Abstract

The C4 perennial grasses have many potential virtues as bioenergy crops—high productivity and water use efficiency, multiyear crop cycle that minimizes replanting costs, and wide environmental adaptation. In the productive San Joaquin Valley (SJV) of California, these species also confront high levels of ozone (O3) air pollution. It is often assumed that C4 species will exhibit tolerance to O3, relative to C3 species, based on limited crop yield‐loss data and on responses to a contrasting gaseous air pollutant, sulfur dioxide (SO2). Tolerance to O3 of high‐biomass C4 crops such as sugarcane (Saccharum spp.) has not been demonstrated.

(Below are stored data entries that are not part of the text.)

**src/soc_bus_pkg.sv**
```systemverilog
//////////////////////////////////////////////////////////////////////
// Strobe bus shared by the master and the memory map decode
// Word addressed bus with byte masks, no busy or wait states
//////////////////////////////////////////////////////////////////////

package soc_bus_pkg;

   // Bus widths
   localparam int WORD_W   = 32;
   localparam int MASK_W   = WORD_W / 8;   // One bit per byte lane
   localparam int REGION_W = 4;            // Top address nibble

   // RAM geometry
   localparam int RAM_WORDS = 1024;
   localparam int RAM_AW    = $clog2(RAM_WORDS);

   typedef logic [WORD_W-1:0] word_t;
   typedef logic [MASK_W-1:0] wmask_t;

   // Request from the external master
   typedef struct packed {
      word_t  addr;    // Byte address, word aligned
      word_t  wdata;
      wmask_t wmask;   // Nonzero mask means write this cycle
      logic   rstrb;   // One cycle read request
   } bus_req_t;

   // Memory map, selected by addr[31:28]
   typedef enum logic [REGION_W-1:0] {
      REGION_RAM = 4'h0,   // 0x0000_0000
      REGION_IO  = 4'h4    // 0x4000_0000
   } region_e;

endpackage

```
**src/bus_decoder.sv**
```systemverilog
//////////////////////////////////////////////////////////////////////
// Region decode and read return, data one cycle after the strobe
// Master must hold the address through the data cycle
//////////////////////////////////////////////////////////////////////

`timescale 1ns/1ps

module bus_decoder
   import soc_bus_pkg::*;
(
   input  logic     clk,
   input  bus_req_t bus_req,
   input  word_t    ram_rdata,   // Registered RAM word
   input  word_t    io_rdata,    // Buffered IO word
   output wmask_t   ram_wmask,
   output logic     io_wstrb,
   output logic     io_rstrb,
   output word_t    rdata
);

   region_e region;      // Region of the current request
   region_e rd_region;   // Region of the last read strobe
   logic    wr_any;

   assign region = region_e'(bus_req.addr[WORD_W-1 -: REGION_W]);
   assign wr_any = |bus_req.wmask;

   // Write mask only reaches RAM inside its region
   assign ram_wmask = (region == REGION_RAM) ? bus_req.wmask : '0;

   // IO strobes
   assign io_wstrb = wr_any && (region == REGION_IO);
   assign io_rstrb = bus_req.rstrb && (region == REGION_IO);

   // The address is held into the data cycle, so the region
   // captured at the strobe is still the one being addressed
   always_ff @(posedge clk)
   begin
      if (bus_req.rstrb)
      begin
         rd_region <= region;
      end
   end

   // Return path, unmapped regions read as zero
   always_comb
   begin
      case (rd_region)
         REGION_RAM: rdata = ram_rdata;
         REGION_IO:  rdata = io_rdata;
         default:    rdata = '0;
      endcase
   end

endmodule

```
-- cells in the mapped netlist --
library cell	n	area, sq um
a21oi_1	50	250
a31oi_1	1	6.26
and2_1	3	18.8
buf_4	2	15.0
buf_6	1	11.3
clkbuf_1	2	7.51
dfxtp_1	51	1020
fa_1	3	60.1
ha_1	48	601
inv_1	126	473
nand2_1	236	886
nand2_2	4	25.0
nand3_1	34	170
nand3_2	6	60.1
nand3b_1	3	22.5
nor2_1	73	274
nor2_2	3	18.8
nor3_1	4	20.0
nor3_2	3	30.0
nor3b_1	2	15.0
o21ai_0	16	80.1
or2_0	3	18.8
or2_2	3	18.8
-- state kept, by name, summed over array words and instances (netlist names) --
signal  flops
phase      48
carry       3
## config.mk

```make
export PLATFORM = sky130hd
export DESIGN_NAME = io_regfile
export DESIGN_NICKNAME = d
export VERILOG_FILES = /design/src/soc_bus_pkg.sv /design/src/soc_io_pkg.sv /design/src/io_regfile.sv
export SDC_FILE = /design/constraint.sdc
export NUM_CORES = 1
export LEC_CHECK = 0
export ABC_CLOCK_PERIOD_IN_PS = 4900
export BUFFER_PORTS_ARGS = -buffer_cell sky130_fd_sc_hd__buf_2
export CORE_UTILIZATION = 55
export CTS_BUF_LIST = sky130_fd_sc_hd__clkbuf_16
export CTS_CLUSTER_DIAMETER = 30
export DETAILED_ROUTE_END_ITERATION = 8
export PLACE_DENSITY = 0.87
export SKIP_LAST_GASP = 1
export SYNTH_ARGS = -nofsm -noshare
export SYNTH_HDL_FRONTEND = slang
export SYNTH_SLANG_ARGS = --single-unit
```

## constraint.sdc

```tcl
create_clock -name clk -period 4.9 [get_ports clk]
set_input_delay 0.49 -clock clk [delete_from_list [all_inputs] [get_ports clk]]
set_output_delay 0.49 -clock clk [all_outputs]
set_load 0.02 [all_outputs]
```
===== src/soc_io_pkg.sv =====
//////////////////////////////////////////////////////////////////////
// IO map with one-hot register select bits in the address
// Only one select bit should be set per access, reads OR them
//////////////////////////////////////////////////////////////////////

package soc_io_pkg;

   import soc_bus_pkg::*;

   // Write operation from addr[3:2]
   typedef enum logic [1:0] {
      IO_WRITE  = 2'd0,   // +0x0
      IO_CLEAR  = 2'd1,   // +0x4
      IO_SET    = 2'd2,   // +0x8
      IO_TOGGLE = 2'd3    // +0xC
   } io_op_e;

   // One-hot select bits, address bit numbers
   localparam int SEL_GPIO      = 4;    // Byte lanes: dir, out, in
   localparam int SEL_SCRATCH   = 5;    // Byte writable
   localparam int SEL_LEDS      = 8;    // Direct LED bits
   localparam int SEL_SDM_RED   = 9;
   localparam int SEL_SDM_GREEN = 10;
   localparam int SEL_SDM_BLUE  = 11;
   localparam int SEL_TICKS     = 18;   // Timer counter
   localparam int SEL_RELOAD    = 19;   // Timer reload value

   // Peripheral widths
   localparam int GPIO_W = 8;
   localparam int SDM_W  = 16;

   // Red sits in bit 0, as in the LED register
   typedef struct packed {
      logic blue;
      logic green;
      logic red;
   } rgb_t;

   // Brightness per channel
   typedef struct packed {
      logic [SDM_W-1:0] blue;
      logic [SDM_W-1:0] green;
      logic [SDM_W-1:0] red;
   } sdm_level_t;

   // Timer register writes, always plain data
   typedef struct packed {
      logic  ticks_we;
      logic  reload_we;
      word_t value;
   } timer_wr_t;

endpackage


===== src/interval_timer.sv =====
//////////////////////////////////////////////////////////////////////
// Free running tick counter, reloads after all ones
// irq is a single cycle pulse one edge after the overflow value
//////////////////////////////////////////////////////////////////////

`timescale 1ns/1ps

module interval_timer
   import soc_bus_pkg::*;
   import soc_io_pkg::*;
(
   input  logic      clk,
   input  logic      reset_button,
   input  timer_wr_t timer_wr,
   output word_t     ticks,
   output word_t     reload,
   output logic      irq
);

   logic [WORD_W:0] ticks_inc;   // Carry out marks overflow
   word_t           ticks_next;

   assign ticks_inc  = {1'b0, ticks} + 1'b1;
   assign ticks_next = ticks_inc[WORD_W] ? reload : ticks_inc[WORD_W-1:0];

   always_ff @(posedge clk)
   begin
      if (reset_button)
      begin
         ticks  <= '0;
         reload <= '0;
         irq    <= 1'b0;
      end
      else
      begin
         if (timer_wr.ticks_we) ticks <= timer_wr.value;   // Bus write wins
         else                   ticks <= ticks_next;
         if (timer_wr.reload_we)
         begin
            reload <= timer_wr.value;
         end
         irq <= ticks_inc[WORD_W];   // High only for the wrap edge
      end
   end

endmodule


===== config.mk =====
export PLATFORM = sky130hd
export DESIGN_NAME = interval_timer
export DESIGN_NICKNAME = d
export VERILOG_FILES = /design/src/soc_bus_pkg.sv /design/src/soc_io_pkg.sv /design/src/interval_timer.sv
export SDC_FILE = /design/constraint.sdc
export NUM_CORES = 1
export LEC_CHECK = 0
export ABC_AREA = 0
export BUFFER_PORTS_ARGS = -buffer_cell sky130_fd_sc_hd__buf_4
export CORE_MARGIN = 2
export CORE_UTILIZATION = 46
export DETAILED_ROUTE_END_ITERATION = 7
export PLACE_DENSITY = 0.76
export SLEW_MARGIN = 0
export SYNTH_ARGS = -nofsm -noshare
export SYNTH_HDL_FRONTEND = slang
export SYNTH_SLANG_ARGS = --single-unit

===== constraint.sdc =====
create_clock -name clk -period 2.1 [get_ports clk]
set_input_delay 0.42 -clock clk [delete_from_list [all_inputs] [get_ports clk]]
set_output_delay 0.42 -clock clk [all_outputs]
set_load 0.005 [all_outputs]
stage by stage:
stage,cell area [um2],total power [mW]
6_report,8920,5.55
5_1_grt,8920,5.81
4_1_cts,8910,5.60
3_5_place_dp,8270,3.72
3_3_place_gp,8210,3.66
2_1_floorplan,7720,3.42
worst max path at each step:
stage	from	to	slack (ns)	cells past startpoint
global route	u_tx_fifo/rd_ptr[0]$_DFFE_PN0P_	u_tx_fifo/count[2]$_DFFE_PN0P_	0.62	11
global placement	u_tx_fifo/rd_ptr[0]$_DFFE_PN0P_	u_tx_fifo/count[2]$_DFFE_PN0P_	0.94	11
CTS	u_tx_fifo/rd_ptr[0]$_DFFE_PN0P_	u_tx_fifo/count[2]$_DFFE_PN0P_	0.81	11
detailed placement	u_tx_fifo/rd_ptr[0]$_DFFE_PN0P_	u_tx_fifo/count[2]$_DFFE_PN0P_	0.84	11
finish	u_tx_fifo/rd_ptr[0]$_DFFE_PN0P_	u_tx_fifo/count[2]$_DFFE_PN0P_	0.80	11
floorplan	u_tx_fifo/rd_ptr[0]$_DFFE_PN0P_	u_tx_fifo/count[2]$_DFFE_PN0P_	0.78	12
File: src/hw/alert_pkg.sv
////////////////////////////////////////
// Shared sizes, register map offsets and types of the alert handler
// Imported by every RTL module and by the testbench
////////////////////////////////////////
`default_nettype none

package alert_pkg;

  // Sizes
  localparam int N_ALERTS  = 8;
  localparam int N_CLASSES = 2;
  localparam int N_ESC_SEV = 2;
  localparam int CNT_W     = 16;

  ////////////////////////////////////////
  // Register offsets, byte addresses
  ////////////////////////////////////////
  localparam logic [7:0] INTR_STATE_OFS  = 8'h00;
  localparam logic [7:0] INTR_ENABLE_OFS = 8'h04;
  localparam logic [7:0] ALERT_EN_OFS    = 8'h08;
  localparam logic [7:0] ALERT_CLASS_OFS = 8'h0C;
  localparam logic [7:0] ALERT_CAUSE_OFS = 8'h10;
  localparam logic [7:0] CLASS_STATE_OFS = 8'h14;
  localparam logic [7:0] CLASS_BASE_OFS  = 8'h20;
  localparam logic [7:0] CLASS_STRIDE    = 8'h20;

  // Within one class block
  localparam logic [7:0] CTRL_OFS      = 8'h00;
  localparam logic [7:0] THRESH_OFS    = 8'h04;
  localparam logic [7:0] TIMEOUT_OFS   = 8'h08;
  localparam logic [7:0] PHASE_OFS     = 8'h0C;
  localparam logic [7:0] ACCUM_CNT_OFS = 8'h10;

  ////////////////////////////////////////
  // Types
  ////////////////////////////////////////
  typedef enum logic [2:0] {
    ST_IDLE     = 3'd0,
    ST_PHASE0   = 3'd1,
    ST_PHASE1   = 3'd2,
    ST_TERMINAL = 3'd3
  } esc_state_e;

  typedef struct packed {
    logic [7:0]  paddr;
    logic        psel;
    logic        penable;
    logic        pwrite;
    logic [31:0] pwdata;
  } apb_req_t;

  typedef struct packed {
    logic [31:0] prdata;
    logic        pready;
    logic        pslverr;
  } apb_rsp_t;

  typedef struct packed {
    logic             en;
    logic [CNT_W-1:0] thresh;
    logic [CNT_W-1:0] timeout_cyc;
    logic [CNT_W-1:0] phase_cyc;
  } class_cfg_t;

  typedef struct packed {
    logic [CNT_W-1:0] accu_cnt;
    esc_state_e       esc_state;
  } class_status_t;

endpackage

`default_nettype wire

File: src/hw/alert_reg_apb.sv
////////////////////////////////////////
// APB register block of the alert handler
// Holds configuration, cause and interrupt bits, issues class clears
// and returns class status on reads. No wait states
////////////////////////////////////////
`timescale 1ns/1ps
`default_nettype none

module alert_reg_apb
  import alert_pkg::*;
(
  input  wire logic                          clk_i,
  input  wire logic                          rst_i,
  input  wire apb_req_t                      apb_req_i,
  output apb_rsp_t                           apb_rsp_o,
  input  wire logic [N_ALERTS-1:0]           cause_set_i,
  input  wire logic [N_CLASSES-1:0]          class_trig_i,
  input  wire class_status_t [N_CLASSES-1:0] status_i,
  output logic [N_ALERTS-1:0]                alert_en_o,
  output logic [N_ALERTS-1:0]                alert_class_o,
  output class_cfg_t [N_CLASSES-1:0]         cfg_o,
  output logic [N_CLASSES-1:0]               clr_o,
  output logic [N_CLASSES-1:0]               irq_o
);

  logic                       access;
  logic                       wr_en;
  logic                       mapped;
  logic [31:0]                rdata;
  logic                       sel_intr_state;
  logic                       sel_intr_enable;
  logic                       sel_alert_en;
  logic                       sel_alert_class;
  logic                       sel_alert_cause;
  logic [N_CLASSES-1:0]       sel_ctrl;
  logic [N_CLASSES-1:0]       sel_thresh;
  logic [N_CLASSES-1:0]       sel_timeout;
  logic [N_CLASSES-1:0]       sel_phase;
  logic [7:0]                 cls_rel;
  logic [7:0]                 cls_idx;
  logic [7:0]                 cls_ofs;
  logic                       cls_hit;
  logic [N_CLASSES-1:0]       intr_state_q;
  logic [N_CLASSES-1:0]       intr_enable_q;
  logic [N_CLASSES-1:0]       intr_w1c;
  logic [N_ALERTS-1:0]        alert_en_q;
  logic [N_ALERTS-1:0]        alert_class_q;
  logic [N_ALERTS-1:0]        alert_cause_q;
  logic [N_ALERTS-1:0]        cause_w1c;
  class_cfg_t [N_CLASSES-1:0] cfg_q;
  logic [N_CLASSES-1:0]       clr_q;

  assign access = apb_req_i.psel && apb_req_i.penable;
  assign wr_en  = access && apb_req_i.pwrite;

  // Class block position of the address
  assign cls_rel = apb_req_i.paddr - CLASS_BASE_OFS;
  assign cls_idx = cls_rel / CLASS_STRIDE;
  assign cls_ofs = cls_rel % CLASS_STRIDE;
  assign cls_hit = (apb_req_i.paddr >= CLASS_BASE_OFS) && (cls_idx < 8'(N_CLASSES));

  ////////////////////////////////////////
  // Address decode and read mux
  ////////////////////////////////////////
  always_comb begin
    mapped          = 1'b1;
    rdata           = '0;
    sel_intr_state  = 1'b0;
    sel_intr_enable = 1'b0;
    sel_alert_en    = 1'b0;
    sel_alert_class = 1'b0;
    sel_alert_cause = 1'b0;
    sel_ctrl        = '0;
    sel_thresh      = '0;
    sel_timeout     = '0;
    sel_phase       = '0;
    case (apb_req_i.paddr)
      INTR_STATE_OFS: begin
        sel_intr_state = 1'b1;
        rdata[N_CLASSES-1:0] = intr_state_q;
      end
      INTR_ENABLE_OFS: begin
        sel_intr_enable = 1'b1;
        rdata[N_CLASSES-1:0] = intr_enable_q;
      end
      ALERT_EN_OFS: begin
        sel_alert_en = 1'b1;
        rdata[N_ALERTS-1:0] = alert_en_q;
      end
      ALERT_CLASS_OFS: begin
        sel_alert_class = 1'b1;
        rdata[N_ALERTS-1:0] = alert_class_q;
      end
      ALERT_CAUSE_OFS: begin
        sel_alert_cause = 1'b1;
        rdata[N_ALERTS-1:0] = alert_cause_q;
      end
      CLASS_STATE_OFS: begin
        for (int c = 0; c < N_CLASSES; c++) begin
          rdata[3*c +: 3] = status_i[c].esc_state;
        end
      end
      default: begin
        mapped = 1'b0;
        for (int c = 0; c < N_CLASSES; c++) begin
          if (cls_hit && cls_idx == 8'(c)) begin
            mapped = 1'b1;
            case (cls_ofs)
              CTRL_OFS: begin
                sel_ctrl[c] = 1'b1;
                rdata[0] = cfg_q[c].en;
              end
              THRESH_OFS: begin
                sel_thresh[c] = 1'b1;
                rdata[CNT_W-1:0] = cfg_q[c].thresh;
              end
              TIMEOUT_OFS: begin
                sel_timeout[c] = 1'b1;
                rdata[CNT_W-1:0] = cfg_q[c].timeout_cyc;
              end
              PHASE_OFS: begin
                sel_phase[c] = 1'b1;
                rdata[CNT_W-1:0] = cfg_q[c].phase_cyc;
              end
              ACCUM_CNT_OFS: rdata[CNT_W-1:0] = status_i[c].accu_cnt;
              default:       mapped = 1'b0;
            endcase
          end
        end
      end
    endcase
  end

  // Write-1-to-clear masks
  assign intr_w1c  = (wr_en && sel_intr_state) ? apb_req_i.pwdata[N_CLASSES-1:0] : '0;
  assign cause_w1c = (wr_en && sel_alert_cause) ? apb_req_i.pwdata[N_ALERTS-1:0] : '0;

  ////////////////////////////////////////
  // Register state
  ////////////////////////////////////////
  always_ff @(posedge clk_i) begin
    if (rst_i) begin
      intr_state_q  <= '0;
      intr_enable_q <= '0;
      alert_en_q    <= '0;
      alert_class_q <= '0;
      alert_cause_q <= '0;
      cfg_q         <= '0;
      clr_q         <= '0;
    end else begin
      // Hardware set beats a software clear
      intr_state_q  <= (intr_state_q & ~intr_w1c) | class_trig_i;
      alert_cause_q <= (alert_cause_q & ~cause_w1c) | cause_set_i;
      if (wr_en && sel_intr_enable) begin
        intr_enable_q <= apb_req_i.pwdata[N_CLASSES-1:0];
      end
      if (wr_en && sel_alert_en) begin
        alert_en_q <= apb_req_i.pwdata[N_ALERTS-1:0];
      end
      if (wr_en && sel_alert_class) begin
        alert_class_q <= apb_req_i.pwdata[N_ALERTS-1:0];
      end
      for (int c = 0; c < N_CLASSES; c++) begin
        clr_q[c] <= wr_en && sel_ctrl[c] && apb_req_i.pwdata[1];
        if (wr_en && sel_ctrl[c]) begin
          cfg_q[c].en <= apb_req_i.pwdata[0];
        end
        if (wr_en && sel_thresh[c]) begin
          cfg_q[c].thresh <= apb_req_i.pwdata[CNT_W-1:0];
        end
        if (wr_en && sel_timeout[c]) begin
          cfg_q[c].timeout_cyc <= apb_req_i.pwdata[CNT_W-1:0];
        end
        if (wr_en && sel_phase[c]) begin
          cfg_q[c].phase_cyc <= apb_req_i.pwdata[CNT_W-1:0];
        end
      end
    end
  end

  assign alert_en_o    = alert_en_q;
  assign alert_class_o = alert_class_q;
  assign cfg_o         = cfg_q;
  assign clr_o         = clr_q;
  assign irq_o         = intr_state_q & intr_enable_q;

  // Response, only meaningful in the access phase
  always_comb begin
    apb_rsp_o.pready  = access;
    apb_rsp_o.pslverr = access && !mapped;
    apb_rsp_o.prdata  = access ? rdata : '0;
  end

endmodule

`default_nettype wire

File: src/hw/alert_classify.sv
////////////////////////////////////////
// Alert masking and class mapping
// Purely combinational, sits between the alert pins and the class logic
////////////////////////////////////////
`timescale 1ns/1ps
`default_nettype none

module alert_classify
  import alert_pkg::*;
(
  input  wire logic [N_ALERTS-1:0] alert_i,
  input  wire logic [N_ALERTS-1:0] alert_en_i,
  input  wire logic [N_ALERTS-1:0] alert_class_i,
  output logic [N_ALERTS-1:0]      cause_set_o,
  output logic [N_CLASSES-1:0]     class_trig_o
);

  logic [N_ALERTS-1:0] alert_act;

  // Masked alerts survive as causes
  assign alert_act   = alert_i & alert_en_i;
  assign cause_set_o = alert_act;

  // Gather each surviving alert into its class trigger
  always_comb begin
    class_trig_o = '0;
    for (int k = 0; k < N_ALERTS; k++) begin
      if (alert_act[k]) begin
        class_trig_o[alert_class_i[k]] = 1'b1;
      end
    end
  end

endmodule

`default_nettype wire

File: src/hw/alert_accu.sv
////////////////////////////////////////
// Per-class alert accumulator
// Counts class triggers and fires once the count reaches the threshold
////////////////////////////////////////
`timescale 1ns/1ps
`default_nettype none

module alert_accu
  import alert_pkg::*;
(
  input  wire logic             clk_i,
  input  wire logic             rst_i,
  input  wire logic             en_i,
  input  wire logic             clr_i,
  input  wire logic             class_trig_i,
  input  wire logic             idle_i,
  input  wire logic [CNT_W-1:0] thresh_i,
  output logic [CNT_W-1:0]      accu_cnt_o,
  output logic                  accu_trig_o
);

  logic [CNT_W-1:0] cnt_q;
  logic [CNT_W:0]   cnt_next;

  // One bit wider so the compare still works at saturation
  assign cnt_next = {1'b0, cnt_q} + 1'b1;

  always_ff @(posedge clk_i) begin
    if (rst_i || clr_i) begin
      cnt_q <= '0;
    end else if (en_i && class_trig_i && !(&cnt_q)) begin
      cnt_q <= cnt_q + 1'b1;
    end
  end

  assign accu_cnt_o  = cnt_q;
  assign accu_trig_o = en_i && class_trig_i && idle_i && (cnt_next >= {1'b0, thresh_i});

endmodule

`default_nettype wire

File: src/hw/alert_irq_timeout.sv
////////////////////////////////////////
// Per-class interrupt timeout
// Counts cycles of an unserviced interrupt while the class is idle,
// a zero timeout turns the trigger off
////////////////////////////////////////
`timescale 1ns/1ps
`default_nettype none

module alert_irq_timeout
  import alert_pkg::*;
(
  input  wire logic             clk_i,
  input  wire logic             rst_i,
  input  wire logic             en_i,
  input  wire logic             clr_i,
  input  wire logic             irq_i,
  input  wire logic             idle_i,
  input  wire logic [CNT_W-1:0] timeout_cyc_i,
  output logic                  timeout_trig_o
);

  logic [CNT_W-1:0] cnt_q;
  logic             cnt_en;

  assign cnt_en = en_i && irq_i && idle_i;

  // Restart whenever the interrupt is serviced
  always_ff @(posedge clk_i) begin
    if (rst_i || clr_i || !irq_i) begin
      cnt_q <= '0;
    end else if (cnt_en && !(&cnt_q)) begin
      cnt_q <= cnt_q + 1'b1;
    end
  end

  assign timeout_trig_o = cnt_en && (timeout_cyc_i != '0) && (cnt_q == timeout_cyc_i);

endmodule

`default_nettype wire

File: src/hw/alert_esc_fsm.sv
////////////////////////////////////////
// Per-class escalation phase FSM
// Two timed phases after a trigger, then a terminal state held until
// software clears the class
////////////////////////////////////////
`timescale 1ns/1ps
`default_nettype none

module alert_esc_fsm
  import alert_pkg::*;
(
  input  wire logic             clk_i,
  input  wire logic             rst_i,
  input  wire logic             en_i,
  input  wire logic             clr_i,
  input  wire logic             accu_trig_i,
  input  wire logic             timeout_trig_i,
  input  wire logic [CNT_W-1:0] phase_cyc_i,
  output esc_state_e            esc_state_o,
  output logic                  idle_o,
  output logic [N_ESC_SEV-1:0]  esc_req_o
);

  esc_state_e       state_q;
  esc_state_e       state_d;
  logic [CNT_W-1:0] phase_cnt_q;
  logic             in_phase;
  logic             phase_last;

  assign in_phase = (state_q == ST_PHASE0) || (state_q == ST_PHASE1);

  // Last cycle of a phase, a zero length still gives one cycle
  assign phase_last = ({1'b0, phase_cnt_q} + 1'b1) >= {1'b0, phase_cyc_i};

  ////////////////////////////////////////
  // Next state
  ////////////////////////////////////////
  always_comb begin
    state_d = state_q;
    case (state_q)
      ST_IDLE: begin
        if (en_i && (accu_trig_i || timeout_trig_i)) begin
          state_d = ST_PHASE0;
        end
      end
      ST_PHASE0: begin
        if (phase_last) begin
          state_d = ST_PHASE1;
        end
      end
      ST_PHASE1: begin
        if (phase_last) begin
          state_d = ST_TERMINAL;
        end
      end
      ST_TERMINAL: state_d = ST_TERMINAL;
      default:     state_d = ST_IDLE;
    endcase
    if (clr_i) begin
      state_d = ST_IDLE;
    end
  end

  always_ff @(posedge clk_i) begin
    if (rst_i) begin
      state_q <= ST_IDLE;
    end else begin
      state_q <= state_d;
    end
  end

  // Phase cycle counter, restarts on every phase change
  always_ff @(posedge clk_i) begin
    if (rst_i || clr_i || !in_phase || phase_last) begin
      phase_cnt_q <= '0;
    end else begin
      phase_cnt_q <= phase_cnt_q + 1'b1;
    end
  end

  assign esc_state_o = state_q;
  assign idle_o      = (state_q == ST_IDLE);

  // Phase k drives severity k, terminal keeps the last one up
  always_comb begin
    esc_req_o    = '0;
    esc_req_o[0] = (state_q == ST_PHASE0);
    esc_req_o[1] = (state_q == ST_PHASE1) || (state_q == ST_TERMINAL);
  end

endmodule

`default_nettype wire

File: src/hw/alert_handler_top.sv
////////////////////////////////////////
// Alert handler top level
// APB register block, alert classifier and one accumulator, timeout
// and escalation FSM per class
////////////////////////////////////////
`timescale 1ns/1ps
`default_nettype none

module alert_handler_top
  import alert_pkg::*;
(
  input  wire logic                clk_i,
  input  wire logic                rst_i,
  input  wire apb_req_t            apb_req_i,
  output apb_rsp_t                 apb_rsp_o,
  input  wire logic [N_ALERTS-1:0] alert_i,
  output logic [N_CLASSES-1:0]     intr_o,
  output logic [N_ESC_SEV-1:0]     esc_o
);

  logic [N_ALERTS-1:0]                alert_en;
  logic [N_ALERTS-1:0]                alert_class;
  logic [N_ALERTS-1:0]                cause_set;
  logic [N_CLASSES-1:0]               class_trig;
  logic [N_CLASSES-1:0]               clr;
  logic [N_CLASSES-1:0]               irq;
  class_cfg_t [N_CLASSES-1:0]         cfg;
  wire class_status_t [N_CLASSES-1:0] status;
  wire [N_CLASSES-1:0][N_ESC_SEV-1:0] esc_req;

  assign intr_o = irq;

  ////////////////////////////////////////
  // Registers and classification
  ////////////////////////////////////////
  alert_reg_apb u_reg (
    .clk_i         ( clk_i       ),
    .rst_i         ( rst_i       ),
    .apb_req_i     ( apb_req_i   ),
    .apb_rsp_o     ( apb_rsp_o   ),
    .cause_set_i   ( cause_set   ),
    .class_trig_i  ( class_trig  ),
    .status_i      ( status      ),
    .alert_en_o    ( alert_en    ),
    .alert_class_o ( alert_class ),
    .cfg_o         ( cfg         ),
    .clr_o         ( clr         ),
    .irq_o         ( irq         )
  );

  alert_classify u_classify (
    .alert_i       ( alert_i     ),
    .alert_en_i    ( alert_en    ),
    .alert_class_i ( alert_class ),
    .cause_set_o   ( cause_set   ),
    .class_trig_o  ( class_trig  )
  );

  ////////////////////////////////////////
  // Per-class escalation
  ////////////////////////////////////////
  for (genvar c = 0; c < N_CLASSES; c++) begin : gen_class
    logic idle;
    logic accu_trig;
    logic timeout_trig;

    alert_accu u_accu (
      .clk_i        ( clk_i              ),
      .rst_i        ( rst_i              ),
      .en_i         ( cfg[c].en          ),
      .clr_i        ( clr[c]             ),
      .class_trig_i ( class_trig[c]      ),
      .idle_i       ( idle               ),
      .thresh_i     ( cfg[c].thresh      ),
      .accu_cnt_o   ( status[c].accu_cnt ),
      .accu_trig_o  ( accu_trig          )
    );

    alert_irq_timeout u_timeout (
      .clk_i          ( clk_i              ),
      .rst_i          ( rst_i              ),
      .en_i           ( cfg[c].en          ),
      .clr_i          ( clr[c]             ),
      .irq_i          ( irq[c]             ),
      .idle_i         ( idle               ),
      .timeout_cyc_i  ( cfg[c].timeout_cyc ),
      .timeout_trig_o ( timeout_trig       )
    );

    alert_esc_fsm u_esc_fsm (
      .clk_i          ( clk_i               ),
      .rst_i          ( rst_i               ),
      .en_i           ( cfg[c].en           ),
      .clr_i          ( clr[c]              ),
      .accu_trig_i    ( accu_trig           ),
      .timeout_trig_i ( timeout_trig        ),
      .phase_cyc_i    ( cfg[c].phase_cyc    ),
      .esc_state_o    ( status[c].esc_state ),
      .idle_o         ( idle                ),
      .esc_req_o      ( esc_req[c]          )
    );
  end

  // Any class can drive any severity
  always_comb begin
    esc_o = '0;
    for (int c = 0; c < N_CLASSES; c++) begin
      esc_o = esc_o | esc_req[c];
    end
  end

endmodule

`default_nettype wire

Here we tested the hypothesis that a clone of sugarcane currently grown on a small commercial scale in the O3–impacted SJV will exhibit tolerance to O3 The hypothesis was disproven. Biomass production declined by over one‐third and allocation to roots declined by over two‐thirds, over a range of O3 exposures (4, 58, and 114 ppb, 12‐h means). These responses are comparable to responses previously reported for O3–sensitive C3 crop species. Greater O3 tolerance may be required to maximize the potential viability of bioethanol production using tall tropical grasses such as sugarcane (for sucrose) or energy canes (for cellulose) in O3–impacted western valleys. In the case of the locally successful sugarcane clone examined here, the C4 photosynthetic pathway did not confer resistance to O3 exposure.